Epiphany 5-B
February 8, 2008
Isaiah 40:21-31
Psalm 147
1 Corinthians 9:16-23
Mark 1:29-39
When I was in seminary, I had a professor who had no arms. He had been born with a birth defect, and over the course of his life had learned to do with his feet many of the things that the rest of us do with our hands. After a while you didn’t notice much different about him, even when he’d sit at the lunch table and pick up his fork with his toes.
I went to seminary in New York City. There was a woman who used to stand on the sidewalk in front of Bloomingdale’s, a rather fancy department story, and shout, “Help me. I’ve got cerebral palsy. Help me. I’ve got cerebral palsy,” over and over again. I think she was asking for money, but since I never stopped to ask her what kind of help she wanted, I don’t really know.
Also, when I was in seminary, I went to a service commemorating “disability awareness week” or something like that. It was at the Chapel of the Church Center for All Nations – an expansive place, which welcomes all kinds of worshippers. The celebrant was an Episcopal priest who served the deaf community. One young man stands out in my memory – he was the preacher, I think, a disability rights advocate. He was an amputee, I think. I know he refused to wear prosthesis – artificial limbs – because he had no interest in making those of us who were “fully abled” feel more comfortable with his disability. He also refused to use those metal crutches with arm holders that many people use – again on the grounds that they served to make “able-bodied” people feel more comfortable because they could categorize him as “disabled.” He preferred using wooden crutches, like anyone would use.
All these stories, along with today’s Gospel story of the healing of Simon’s mother-in-law, raise these questions: what is sickness? What is health? What does it mean to be healed?
Last week, we read of how Jesus cast the demons out of a man possessed by what we today might call mental illness. In the words of the old hymn, Jesus “reclothed him in his rightful mind.” He restored him to wholeness. He cast out those outside forces which had invaded the man, and gave him back himself. No longer was he possessed by those alien forces; he could return to the rest of society, to his community and his family, as himself, restored, healed.

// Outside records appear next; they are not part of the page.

===== src/rtl/bus_fifo_arbiter.sv =====
// Round-robin burst arbiter sharing one bus_fifo write port between NUM_REQ producers.
// A requester is granted for a whole burst. Its beats are forwarded to the FIFO while
// fifo_full is low. A burst whose owner withholds req for TIMEOUT cycles is aborted.
//
// Ports:
//   clk_i, rst_i         clock, synchronous active-high reset
//   req_i                per-requester beat available
//   req_len_i            per-requester burst length (0 means 1), sampled at grant
//   req_data_i           per-requester beat data
//   req_ready_o          one-hot beat accept to the owner
//   grant_o              one-hot owner, held for the whole burst
//   fifo_wr_en_o         FIFO write strobe
//   fifo_wr_data_o       owner's data slice (0 while idle)
//   fifo_full_i          FIFO full, stalls beats
//   fifo_almost_full_i   FIFO almost full, blocks new grants
//   busy_o               burst in progress
//   abort_o              one-cycle pulse when a burst times out
module bus_fifo_arbiter #(
    parameter int unsigned NUM_REQ = 4,
    parameter int unsigned DATA_W  = 192,
    parameter int unsigned LEN_W   = 4,
    parameter int unsigned TIMEOUT = 8
) (
    input  logic                      clk_i,
    input  logic                      rst_i,
    input  logic [NUM_REQ-1:0]        req_i,
    input  logic [NUM_REQ*LEN_W-1:0]  req_len_i,
    input  logic [NUM_REQ*DATA_W-1:0] req_data_i,
    output logic [NUM_REQ-1:0]        req_ready_o,
    output logic [NUM_REQ-1:0]        grant_o,
    output logic                      fifo_wr_en_o,
    output logic [DATA_W-1:0]         fifo_wr_data_o,
    input  logic                      fifo_full_i,
    input  logic                      fifo_almost_full_i,
    output logic                      busy_o,
    output logic                      abort_o
);

    localparam int unsigned PtrW   = $clog2(NUM_REQ);
    localparam int unsigned StallW = $clog2(TIMEOUT + 1);

    typedef enum logic {StIdle, StBurst} state_e;

    state_e              state_q;
    logic [NUM_REQ-1:0]  grant_q;
    logic [PtrW-1:0]     owner_q;
    logic [PtrW-1:0]     rr_ptr_q;
    logic [LEN_W-1:0]    beats_left_q;
    logic [StallW-1:0]   stall_cnt_q;
    logic                abort_q;

    logic                win_found;
    logic [PtrW-1:0]     win_idx;
    logic [LEN_W-1:0]    win_len;
    logic                owner_req;
    logic                beat;
    logic [PtrW-1:0]     next_ptr;

    // First requesting index at or after rr_ptr_q, wrapping at NUM_REQ.
    always_comb begin
        int unsigned idx;
        win_found = 1'b0;
        win_idx   = '0;
        idx       = 0;
        for (int unsigned k = 0; k < NUM_REQ; k++) begin
            idx = (int'(rr_ptr_q) + k) % NUM_REQ;
            if (!win_found && req_i[idx]) begin
                win_found = 1'b1;
                win_idx   = PtrW'(idx);
            end
        end
    end

    always_comb begin
        win_len = req_len_i[int'(win_idx)*LEN_W +: LEN_W];
        if (win_len == '0) begin
            win_len = LEN_W'(1);
        end
    end

    assign owner_req = req_i[owner_q];
    assign next_ptr  = (owner_q == PtrW'(NUM_REQ - 1)) ? '0 : owner_q + PtrW'(1);

    // Beat is combinational so a beat can fire in the first granted cycle.
    assign beat         = (state_q == StBurst) && owner_req && !fifo_full_i && !rst_i;
    assign fifo_wr_en_o = beat;
    assign req_ready_o  = beat ? grant_q : '0;
    assign fifo_wr_data_o = (grant_q != '0) ? req_data_i[int'(owner_q)*DATA_W +: DATA_W]
                                            : '0;
    assign grant_o = grant_q;
    assign busy_o  = (state_q != StIdle);
    assign abort_o = abort_q;

    always_ff @(posedge clk_i) begin
        if (rst_i) begin
            state_q      <= StIdle;
            grant_q      <= '0;
            owner_q      <= '0;
            rr_ptr_q     <= '0;
            beats_left_q <= '0;
            stall_cnt_q  <= '0;
            abort_q      <= 1'b0;
        end else begin
            abort_q <= 1'b0;
            case (state_q)
                StIdle: begin
                    if (win_found && !fifo_almost_full_i) begin
                        state_q      <= StBurst;
                        grant_q      <= NUM_REQ'(1) << win_idx;
                        owner_q      <= win_idx;
                        beats_left_q <= win_len;
                        stall_cnt_q  <= '0;
                    end
                end
                StBurst: begin
                    if (beat) begin
                        stall_cnt_q <= '0;
                        if (beats_left_q == LEN_W'(1)) begin
                            state_q      <= StIdle;
                            grant_q      <= '0;
                            rr_ptr_q     <= next_ptr;
                            beats_left_q <= '0;
                        end else begin
                            beats_left_q <= beats_left_q - LEN_W'(1);
                        end
                    end else if (!owner_req) begin
                        // Owner idle: count towards timeout. fifo_full alone does not.
                        if (stall_cnt_q >= StallW'(TIMEOUT - 1)) begin
                            abort_q      <= 1'b1;
                            state_q      <= StIdle;
                            grant_q      <= '0;
                            rr_ptr_q     <= next_ptr;
                            beats_left_q <= '0;
                            stall_cnt_q  <= '0;
                        end else if (stall_cnt_q != '1) begin
                            stall_cnt_q <= stall_cnt_q + StallW'(1);
                        end
                    end
                end
                default: begin
                    state_q <= StIdle;
                    grant_q <= '0;
                end
            endcase
        end
    end

endmodule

Whatever fever Simon’s mother-in-law has, it must be serious. The normal remedies must not be working. They way she is isolated and alone, even in the house, makes us think that perhaps they had given her up for dead. When Jesus touches her, healing happens, but not healing like we would think of a doctor making a house call. Jesus doesn’t administer an antibiotic, or apply leeches, or mix a poultice, or shake a magic rattle. Jesus touches her, and yes, she is relieved of the fever, but look what happens then: she is restored to her family. She joins the party. She gets up and helps serve. She regains her place of honor and dignity. She is no longer a patient; she is a person. She is restored, healed.

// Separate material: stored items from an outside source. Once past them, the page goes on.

File: src/rtl/mc8051_mem_resp.sv
// Memory-side responder for the mc8051 core: routes one byte request at a time to IRAM, SFR strobes or the external bus.
// Define MC8051_MEM_WPOST_EN to post XRAM writes into a one-entry buffer that completes on the bus in the background.
module mc8051_mem_resp #(
    parameter int unsigned IRAM_AW     = 8,
    parameter int unsigned BUS_TIMEOUT = 16,
    parameter logic [7:0]  TMO_RDATA   = 8'hFF
) (
    input  logic        i_clk,
    input  logic        i_rst,
    input  logic        i_mem_req,
    output logic        o_mem_ready,
    input  logic        i_mem_we,
    input  logic [1:0]  i_mem_space,
    input  logic [15:0] i_mem_addr,
    input  logic [7:0]  i_mem_wdata,
    output logic        o_mem_done,
    output logic [7:0]  o_mem_rdata,
    output logic        o_mem_err,
    output logic        o_sfr_re,
    output logic        o_sfr_we,
    output logic [7:0]  o_sfr_addr,
    output logic [7:0]  o_sfr_wdata,
    input  logic [7:0]  i_sfr_rdata,
    output logic        o_bus_req,
    output logic        o_bus_we,
    output logic        o_bus_code,
    output logic [15:0] o_bus_addr,
    output logic [7:0]  o_bus_wdata,
    input  logic        i_bus_ack,
    input  logic [7:0]  i_bus_rdata
);

    localparam logic [1:0] SP_CODE = 2'd0;
    localparam logic [1:0] SP_IRAM = 2'd1;
    localparam logic [1:0] SP_XRAM = 2'd2;
    localparam logic [1:0] SP_SFR  = 2'd3;

    localparam int unsigned      CNT_W    = (BUS_TIMEOUT > 2) ? $clog2(BUS_TIMEOUT) : 1;
    localparam logic [CNT_W-1:0] CNT_LAST = CNT_W'(BUS_TIMEOUT - 1);
    localparam bit               TMO_EN   = (BUS_TIMEOUT != 0);

    typedef enum logic [1:0] {
        ST_IDLE = 2'd0,
        ST_LOC  = 2'd1,
        ST_BUS  = 2'd2,
        ST_DONE = 2'd3
    } state_t;

    state_t state_q, state_d;

    logic             we_q;
    logic [1:0]       space_q;
    logic             done_q;
    logic             err_q;
    logic [7:0]       rdata_q;
    logic             sfr_re_q;
    logic             sfr_we_q;
    logic [7:0]       sfr_addr_q;
    logic [7:0]       sfr_wdata_q;
    logic             bus_req_q;
    logic             bus_we_q;
    logic             bus_code_q;
    logic [15:0]      bus_addr_q;
    logic [7:0]       bus_wdata_q;
    logic [CNT_W-1:0] tmo_cnt_q;
    logic [7:0]       iram_rd_q;
    logic [7:0]       iram_mem [2**IRAM_AW];

    logic ready;
    logic accept;
    logic req_local;
    logic req_code_wr;
    logic req_post;
    logic bus_active;
    logic bus_tmo;
    logic bus_end;

    assign req_local   = (i_mem_space == SP_IRAM) || (i_mem_space == SP_SFR);
    assign req_code_wr = i_mem_we && (i_mem_space == SP_CODE);
    assign accept      = i_mem_req && ready;

`ifdef MC8051_MEM_WPOST_EN
    logic pw_valid_q;
    assign req_post   = i_mem_we && (i_mem_space == SP_XRAM);
    assign bus_active = (state_q == ST_BUS) || pw_valid_q;
`else
    assign req_post   = 1'b0;
    assign bus_active = (state_q == ST_BUS);
`endif

    // An ack on the final permitted cycle wins over the timeout.
    assign bus_tmo = TMO_EN && bus_active && !i_bus_ack && (tmo_cnt_q == CNT_LAST);
    assign bus_end = bus_active && (i_bus_ack || bus_tmo);

    always_ff @(posedge i_clk) begin
        if (i_rst) begin
            state_q <= ST_IDLE;
        end else begin
            state_q <= state_d;
        end
    end

    always_comb begin
        state_d = state_q;
        unique case (state_q)
            ST_IDLE: begin
                if (accept) begin
                    if (req_local) begin
                        state_d = ST_LOC;
                    end else if (req_code_wr) begin
                        state_d = ST_DONE;
                    end else if (req_post) begin
                        state_d = ST_IDLE;
                    end else begin
                        state_d = ST_BUS;
                    end
                end
            end
            ST_LOC:  state_d = ST_DONE;
            ST_BUS:  if (bus_end) state_d = ST_DONE;
            ST_DONE: state_d = ST_IDLE;
            default: state_d = ST_IDLE;
        endcase
    end

    always_comb begin
        ready = (state_q == ST_IDLE);
`ifdef MC8051_MEM_WPOST_EN
        // Bus-bound requests wait behind a posted write to keep ordering.
        if (pw_valid_q && !req_local) ready = 1'b0;
`endif
    end

    assign o_mem_ready = ready;
    assign o_mem_done  = done_q;
    assign o_mem_err   = err_q;
    assign o_mem_rdata = rdata_q;
    assign o_sfr_re    = sfr_re_q;
    assign o_sfr_we    = sfr_we_q;
    assign o_sfr_addr  = sfr_addr_q;
    assign o_sfr_wdata = sfr_wdata_q;
    assign o_bus_req   = bus_req_q;
    assign o_bus_we    = bus_we_q;
    assign o_bus_code  = bus_code_q;
    assign o_bus_addr  = bus_addr_q;
    assign o_bus_wdata = bus_wdata_q;

    // IRAM is accessed on the accept edge so the read byte is ready by the end of LOC.
    always_ff @(posedge i_clk) begin
        if (accept && (i_mem_space == SP_IRAM)) begin
            if (i_mem_we) begin
                iram_mem[i_mem_addr[IRAM_AW-1:0]] <= i_mem_wdata;
            end
            iram_rd_q <= iram_mem[i_mem_addr[IRAM_AW-1:0]];
        end
    end

    always_ff @(posedge i_clk) begin
        if (i_rst) begin
            we_q        <= 1'b0;
            space_q     <= SP_CODE;
            done_q      <= 1'b0;
            err_q       <= 1'b0;
            rdata_q     <= '0;
            sfr_re_q    <= 1'b0;
            sfr_we_q    <= 1'b0;
            sfr_addr_q  <= '0;
            sfr_wdata_q <= '0;
            bus_req_q   <= 1'b0;
            bus_we_q    <= 1'b0;
            bus_code_q  <= 1'b0;
            bus_addr_q  <= '0;
            bus_wdata_q <= '0;
            tmo_cnt_q   <= '0;
`ifdef MC8051_MEM_WPOST_EN
            pw_valid_q  <= 1'b0;
`endif
        end else begin
            done_q   <= 1'b0;
            err_q    <= 1'b0;
            sfr_re_q <= 1'b0;
            sfr_we_q <= 1'b0;

            if (accept) begin
                we_q    <= i_mem_we;
                space_q <= i_mem_space;
                if (i_mem_space == SP_SFR) begin
                    sfr_re_q    <= !i_mem_we;
                    sfr_we_q    <= i_mem_we;
                    sfr_addr_q  <= i_mem_addr[7:0];
                    sfr_wdata_q <= i_mem_wdata;
                end
                if (req_code_wr) begin
                    done_q <= 1'b1;
                    err_q  <= 1'b1;
                end else if (!req_local) begin
                    bus_req_q   <= 1'b1;
                    bus_we_q    <= i_mem_we;
                    bus_code_q  <= (i_mem_space == SP_CODE);
                    bus_addr_q  <= i_mem_addr;
                    bus_wdata_q <= i_mem_wdata;
                end
`ifdef MC8051_MEM_WPOST_EN
                if (req_post) begin
                    done_q     <= 1'b1;
                    pw_valid_q <= 1'b1;
                end
`endif
            end

            if (state_q == ST_LOC) begin
                done_q <= 1'b1;
                if (!we_q) begin
                    rdata_q <= (space_q == SP_SFR) ? i_sfr_rdata : iram_rd_q;
                end
            end

            if (bus_end) begin
                bus_req_q <= 1'b0;
                tmo_cnt_q <= '0;
`ifdef MC8051_MEM_WPOST_EN
                if (pw_valid_q) begin
                    pw_valid_q <= 1'b0;
                    err_q      <= bus_tmo;
                end else begin
                    done_q <= 1'b1;
                    err_q  <= bus_tmo;
                    if (!we_q) rdata_q <= bus_tmo ? TMO_RDATA : i_bus_rdata;
                end
`else
                done_q <= 1'b1;
                err_q  <= bus_tmo;
                if (!we_q) rdata_q <= bus_tmo ? TMO_RDATA : i_bus_rdata;
`endif
            end else if (bus_active) begin
                tmo_cnt_q <= tmo_cnt_q + CNT_W'(1);
            end
        end
    end

endmodule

In those three stories of my seminary days, I think I learned that “healing” is not just about an individual who “gets better.” I don’t think there is a “cure” for cerebral palsy, nor can someone without limbs grow them back. Healing, for those people, challenges our definitions – OUR definitions – of wholeness. Wholeness is not perfection. Wholeness is not some idealized state of no flaws. Wholeness is about being human, fully human, being a full member of the human race. The sick person is isolated; the healed person, no matter what his or her state of disability may be, is restored from that isolation to wholeness, to community, to family and friends. The healed person is a productive and needed and loved member of society. This is what Jesus means by healing: those who were outcast, who were suffering and alone, are brought back inside the fold. Healing is not just “fixing an illness;” it is restoring a person to being, once again, a whole human being who has meaning and value and a place in the community.

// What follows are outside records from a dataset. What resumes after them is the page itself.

`config.mk`:
```
export PLATFORM = sky130hd
export DESIGN_NAME = apb_master
export DESIGN_NICKNAME = d
export VERILOG_FILES = /design/src/rtl/apb_master.sv
export SDC_FILE = /design/constraint.sdc
export NUM_CORES = 1
export LEC_CHECK = 0
export ABC_AREA = 1
export CAP_MARGIN = 20
export CORE_MARGIN = 2
export CORE_UTILIZATION = 39
export CTS_CLUSTER_SIZE = 16
export DETAILED_ROUTE_END_ITERATION = 8
export PLACE_DENSITY = 0.75
export SYNTH_ARGS = -nofsm -noshare
export SYNTH_HDL_FRONTEND = slang
export SYNTH_SLANG_ARGS = --single-unit
```
`constraint.sdc`:
```
create_clock -name clk -period 1.4 [get_ports clk]
set_input_delay 0.28 -clock clk [delete_from_list [all_inputs] [get_ports clk]]
set_output_delay 0.28 -clock clk [all_outputs]
set_load 0.01 [all_outputs]
```
`src/rtl/apb_master.sv`:
```
// APB initiator: one single-beat local request becomes one APB transfer, answered by a one-cycle response strobe.
// Optional access timeout is enabled by defining APB_MASTER_TIMEOUT_EN (limit set by TIMEOUT).
module apb_master #(
    parameter int ADDR_W  = 3,
    parameter int DATA_W  = 8,
    parameter int TIMEOUT = 16
) (
    input  logic              clk,
    input  logic              rst,
    input  logic              req_valid,
    output logic              req_ready,
    input  logic              req_write,
    input  logic [ADDR_W-1:0] req_addr,
    input  logic [DATA_W-1:0] req_wdata,
    output logic              rsp_valid,
    output logic [DATA_W-1:0] rsp_rdata,
    output logic              rsp_err,
    output logic              rsp_timeout,
    output logic              psel,
    output logic              penable,
    output logic              pwrite,
    output logic [ADDR_W-1:0] paddr,
    output logic [DATA_W-1:0] pwdata,
    input  logic [DATA_W-1:0] prdata,
    input  logic              pready,
    input  logic              pslverr
);

    typedef enum logic [1:0] {IDLE, SETUP, ACCESS, RESP} state_t;

    if (TIMEOUT < 1) begin : g_bad_timeout
        $error("apb_master: TIMEOUT must be at least 1");
    end

    state_t              state_q, state_d;
    logic                psel_q, psel_d;
    logic                penable_q, penable_d;
    logic                pwrite_q, pwrite_d;
    logic [ADDR_W-1:0]   paddr_q, paddr_d;
    logic [DATA_W-1:0]   pwdata_q, pwdata_d;
    logic                rsp_valid_q, rsp_valid_d;
    logic [DATA_W-1:0]   rsp_rdata_q, rsp_rdata_d;
    logic                rsp_err_q, rsp_err_d;

`ifdef APB_MASTER_TIMEOUT_EN
    localparam int CNT_W = $clog2(TIMEOUT + 1);
    localparam logic [CNT_W-1:0] LIMIT = CNT_W'(TIMEOUT - 1);
    logic [CNT_W-1:0]    cnt_q, cnt_d;
    logic                rsp_to_q, rsp_to_d;
`endif

    always_comb begin
        state_d     = state_q;
        psel_d      = psel_q;
        penable_d   = penable_q;
        pwrite_d    = pwrite_q;
        paddr_d     = paddr_q;
        pwdata_d    = pwdata_q;
        rsp_valid_d = 1'b0;
        rsp_rdata_d = rsp_rdata_q;
        rsp_err_d   = rsp_err_q;
`ifdef APB_MASTER_TIMEOUT_EN
        cnt_d       = cnt_q;
        rsp_to_d    = rsp_to_q;
`endif
        case (state_q)
            IDLE: begin
                if (req_valid) begin
                    state_d   = SETUP;
                    psel_d    = 1'b1;
                    penable_d = 1'b0;
                    pwrite_d  = req_write;
                    paddr_d   = req_addr;
                    pwdata_d  = req_write ? req_wdata : '0;
                end
            end
            SETUP: begin
                state_d   = ACCESS;
                penable_d = 1'b1;
`ifdef APB_MASTER_TIMEOUT_EN
                cnt_d     = '0;
`endif
            end
            ACCESS: begin
                // pready wins over a timeout that expires in the same cycle
                if (pready) begin
                    state_d     = RESP;
                    psel_d      = 1'b0;
                    penable_d   = 1'b0;
                    pwrite_d    = 1'b0;
                    paddr_d     = '0;
                    pwdata_d    = '0;
                    rsp_valid_d = 1'b1;
                    rsp_err_d   = pslverr;
                    rsp_rdata_d = pwrite_q ? '0 : prdata;
`ifdef APB_MASTER_TIMEOUT_EN
                    rsp_to_d    = 1'b0;
                end else if (cnt_q == LIMIT) begin
                    state_d     = RESP;
                    psel_d      = 1'b0;
                    penable_d   = 1'b0;
                    pwrite_d    = 1'b0;
                    paddr_d     = '0;
                    pwdata_d    = '0;
                    rsp_valid_d = 1'b1;
                    rsp_err_d   = 1'b1;
                    rsp_rdata_d = '0;
                    rsp_to_d    = 1'b1;
                end else begin
                    cnt_d       = cnt_q + 1'b1;
`endif
                end
            end
            RESP: begin
                state_d = IDLE;
            end
            default: begin
                state_d = IDLE;
            end
        endcase
    end

    always_ff @(posedge clk or posedge rst) begin
        if (rst) begin
            state_q     <= IDLE;
            psel_q      <= 1'b0;
            penable_q   <= 1'b0;
            pwrite_q    <= 1'b0;
            paddr_q     <= '0;
            pwdata_q    <= '0;
            rsp_valid_q <= 1'b0;
            rsp_rdata_q <= '0;
            rsp_err_q   <= 1'b0;
`ifdef APB_MASTER_TIMEOUT_EN
            cnt_q       <= '0;
            rsp_to_q    <= 1'b0;
`endif
        end else begin
            state_q     <= state_d;
            psel_q      <= psel_d;
            penable_q   <= penable_d;
            pwrite_q    <= pwrite_d;
            paddr_q     <= paddr_d;
            pwdata_q    <= pwdata_d;
            rsp_valid_q <= rsp_valid_d;
            rsp_rdata_q <= rsp_rdata_d;
            rsp_err_q   <= rsp_err_d;
`ifdef APB_MASTER_TIMEOUT_EN
            cnt_q       <= cnt_d;
            rsp_to_q    <= rsp_to_d;
`endif
        end
    end

    assign req_ready = (state_q == IDLE);
    assign psel      = psel_q;
    assign penable   = penable_q;
    assign pwrite    = pwrite_q;
    assign paddr     = paddr_q;
    assign pwdata    = pwdata_q;
    assign rsp_valid = rsp_valid_q;
    assign rsp_rdata = rsp_rdata_q;
    assign rsp_err   = rsp_err_q;
`ifdef APB_MASTER_TIMEOUT_EN
    assign rsp_timeout = rsp_to_q;
`else
    assign rsp_timeout = 1'b0;
`endif

endmodule

```
==> metrics.txt, run 1 <==
# TYPE chip_impl_metric gauge
chip_impl_info{name="worst_setup_path_end_kind",value="output pin"} 1
chip_impl_metric{name="syn-mean-instance-area",unit="um^2"} 8.19
chip_impl_metric{name="start_util",unit=""} 0.417
chip_impl_metric{name="viasPerCell",unit=""} 4.57
chip_impl_metric{name="hpwl",unit="um"} 2190
chip_impl_info{name="status",value="complete, no violations"} 1
chip_impl_metric{name="finalHoldViolations",unit=""} 0
chip_impl_metric{name="timing.final.max_slew_violations",unit=""} 0
chip_impl_metric{name="final.min_clock_period",unit="ns"} 1.34
chip_impl_metric{name="wire_length_of_the_first_global_routing_pass",unit="um"} 4520
chip_impl_info{name="critical_path.startpoint_type",value="register"} 1
chip_impl_metric{name="detail_route.iter0.violations",unit=""} 81
chip_impl_metric{name="cts_max_level",unit=""} 1
chip_impl_metric{name="clk_pin_slew",unit="ns"} 0.14
chip_impl_metric{name="drt-pass1-iter-count",unit=""} 4
chip_impl_metric{name="synth.net_count",unit=""} 189
chip_impl_metric{name="core_area",unit="mm^2"} 0.00310
chip_impl_metric{name="fmax",unit="GHz"} 0.746
chip_impl_metric{name="gp_congestion",unit=""} 0.854
chip_impl_metric{name="ir_drop",unit="mV"} 0.965
chip_impl_metric{name="final_antenna_net_count",unit=""} 0
chip_impl_metric{name="synth_seq_cells",unit=""} 26
chip_impl_info{name="unrepaired_setup_endpoints_after_global_routing",value="no"} 1
chip_impl_metric{name="post_synth_inst_count",unit=""} 158
chip_impl_metric{name="synthesis.yosys.warnings",unit=""} 0
chip_impl_info{name="tritoncts",value="yes"} 1
chip_impl_metric{name="drt_wl_total",unit="um"} 2880
chip_impl_metric{name="overall_via_count_from_detail_route",unit=""} 1197
chip_impl_metric{name="die_h",unit="um"} 61.6
chip_impl_metric{name="crit_arrival",unit="ns"} 1.06
chip_impl_metric{name="pin_count_of_the_biggest_net_entering_global_routing",unit=""} 27
chip_impl_metric{name="synth_async_sr_flop_share",unit=""} 1.00
chip_impl_metric{name="postCtsHoldBufs",unit=""} 0
chip_impl_metric{name="num_rows",unit=""} 20
chip_impl_metric{name="clkLatencyLatePin",unit="ns"} 0.33
chip_impl_metric{name="cts_sinks",unit=""} 26
chip_impl_metric{name="gr-total-overflow",unit=""} 0
chip_impl_metric{name="crit_required",unit="ns"} 1.12
chip_impl_metric{name="cts_max_path_buffers",unit=""} 2
chip_impl_info{name="worst-setup-path-type",value="reg2out"} 1
chip_impl_metric{name="layout.nets",unit=""} 250
chip_impl_metric{name="routed_wire_length_per_instance",unit="um"} 11.0
chip_impl_metric{name="ys_seq_area_frac",unit=""} 0.503
chip_impl_info{name="min_path_type",value="in2async"} 1
chip_impl_metric{name="setup_viol_count_final",unit=""} 0
chip_impl_metric{name="power.leakage",unit="uW"} 0.00109
chip_impl_metric{name="nFillCells",unit=""} 288
chip_impl_metric{name="tritoncts.num_buffers",unit=""} 3
chip_impl_metric{name="detail_route.drc_violations",unit=""} 0
chip_impl_metric{name="initial_antenna_violation_count",unit=""} 0
chip_impl_metric{name="first_global_vias",unit=""} 1086
chip_impl_metric{name="final.period_utilization",unit=""} 0.957
chip_impl_metric{name="total_die_area",unit="mm^2"} 0.00379
chip_impl_info{name="cts_root_buffer",value="clkbuf_4"} 1
chip_impl_metric{name="power_density",unit="mW/mm^2"} 1890
chip_impl_metric{name="synth-edff-count",unit=""} 0
chip_impl_metric{name="dpl.cell_count",unit=""} 256
chip_impl_metric{name="maxCapViolCount",unit=""} 0
chip_impl_metric{name="dpl_cell_area",unit="mm^2"} 0.00189
chip_impl_metric{name="die_w",unit="um"} 61.6
chip_impl_metric{name="final-instance-count-excl-fill",unit=""} 262
chip_impl_info{name="yosys_most_used_dff",value="dfrtp_1"} 1
chip_impl_metric{name="area_growth",unit="%"} 50.4
chip_impl_metric{name="synth_area",unit="mm^2"} 0.00129
chip_impl_metric{name="ant_diodes",unit=""} 0
chip_impl_metric{name="numPortBuffers",unit=""} 49
chip_impl_metric{name="gr-usage-all-layers",unit=""} 0.162
chip_impl_metric{name="finalClockSkew",unit="ns"} 0.00528
chip_impl_metric{name="num_io_pins",unit=""} 51
chip_impl_metric{name="worst-path-max-fanout",unit=""} 2
chip_impl_metric{name="drive_gt1_frac",unit=""} 0.151
chip_impl_metric{name="finalInstanceArea",unit="mm^2"} 0.00195
chip_impl_metric{name="post_route_hold_slack",unit="ns"} 0.296
chip_impl_metric{name="synthDistinctLibCells",unit=""} 15
chip_impl_metric{name="final_core_util",unit=""} 0.627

Many of us wonder, and I know I have felt this way, when we are sick or in trouble, why me, why I am sick? What have I done to deserve this? Why can’t Jesus help me? Where is the healing in my life?
It is hard to climb out of those pits; no doubt about it, and there certainly are some things about our lives – all of our lives – that we don’t like, and like it or not, that will never change. We can stay there, carrying all those grudges, nursing all those hurts. We can perpetuate our isolation, thinking we are all alone in our troubles, and no, Jesus isn’t going to walk through that door and make everything better – or at least “better” in the way we think “better” ought to be defined.
But listen to this: we have what Jesus had. We have the promise from God that things will be better, that they are better. “Have you not known,” Isaiah writes. “Has it not been told you from the beginning?” We have the same promise from God that Jesus knew, that God gives power to the faint, and strength to the powerless – that God calls all – all of us – by name, and not one is missing: not the woman with cerebral palsy, shouting outside of Bloomingdale’s, not my professor who ate with his feet, not the disability activist who refused to hide his amputated limbs. Simon’s mother-in-law is there, and the man possessed by demons, and you, and, you and you, and you, and me. Everybody who is home sick today; everybody who is just too tired to get out of bed. We’re all there, called by God, called by hope, pulled out of our isolation and aloneness. This is what God promises us: with wings like eagles, we shall run and not be weary; we shall walk, every one of us, we shall walk and never grow faint.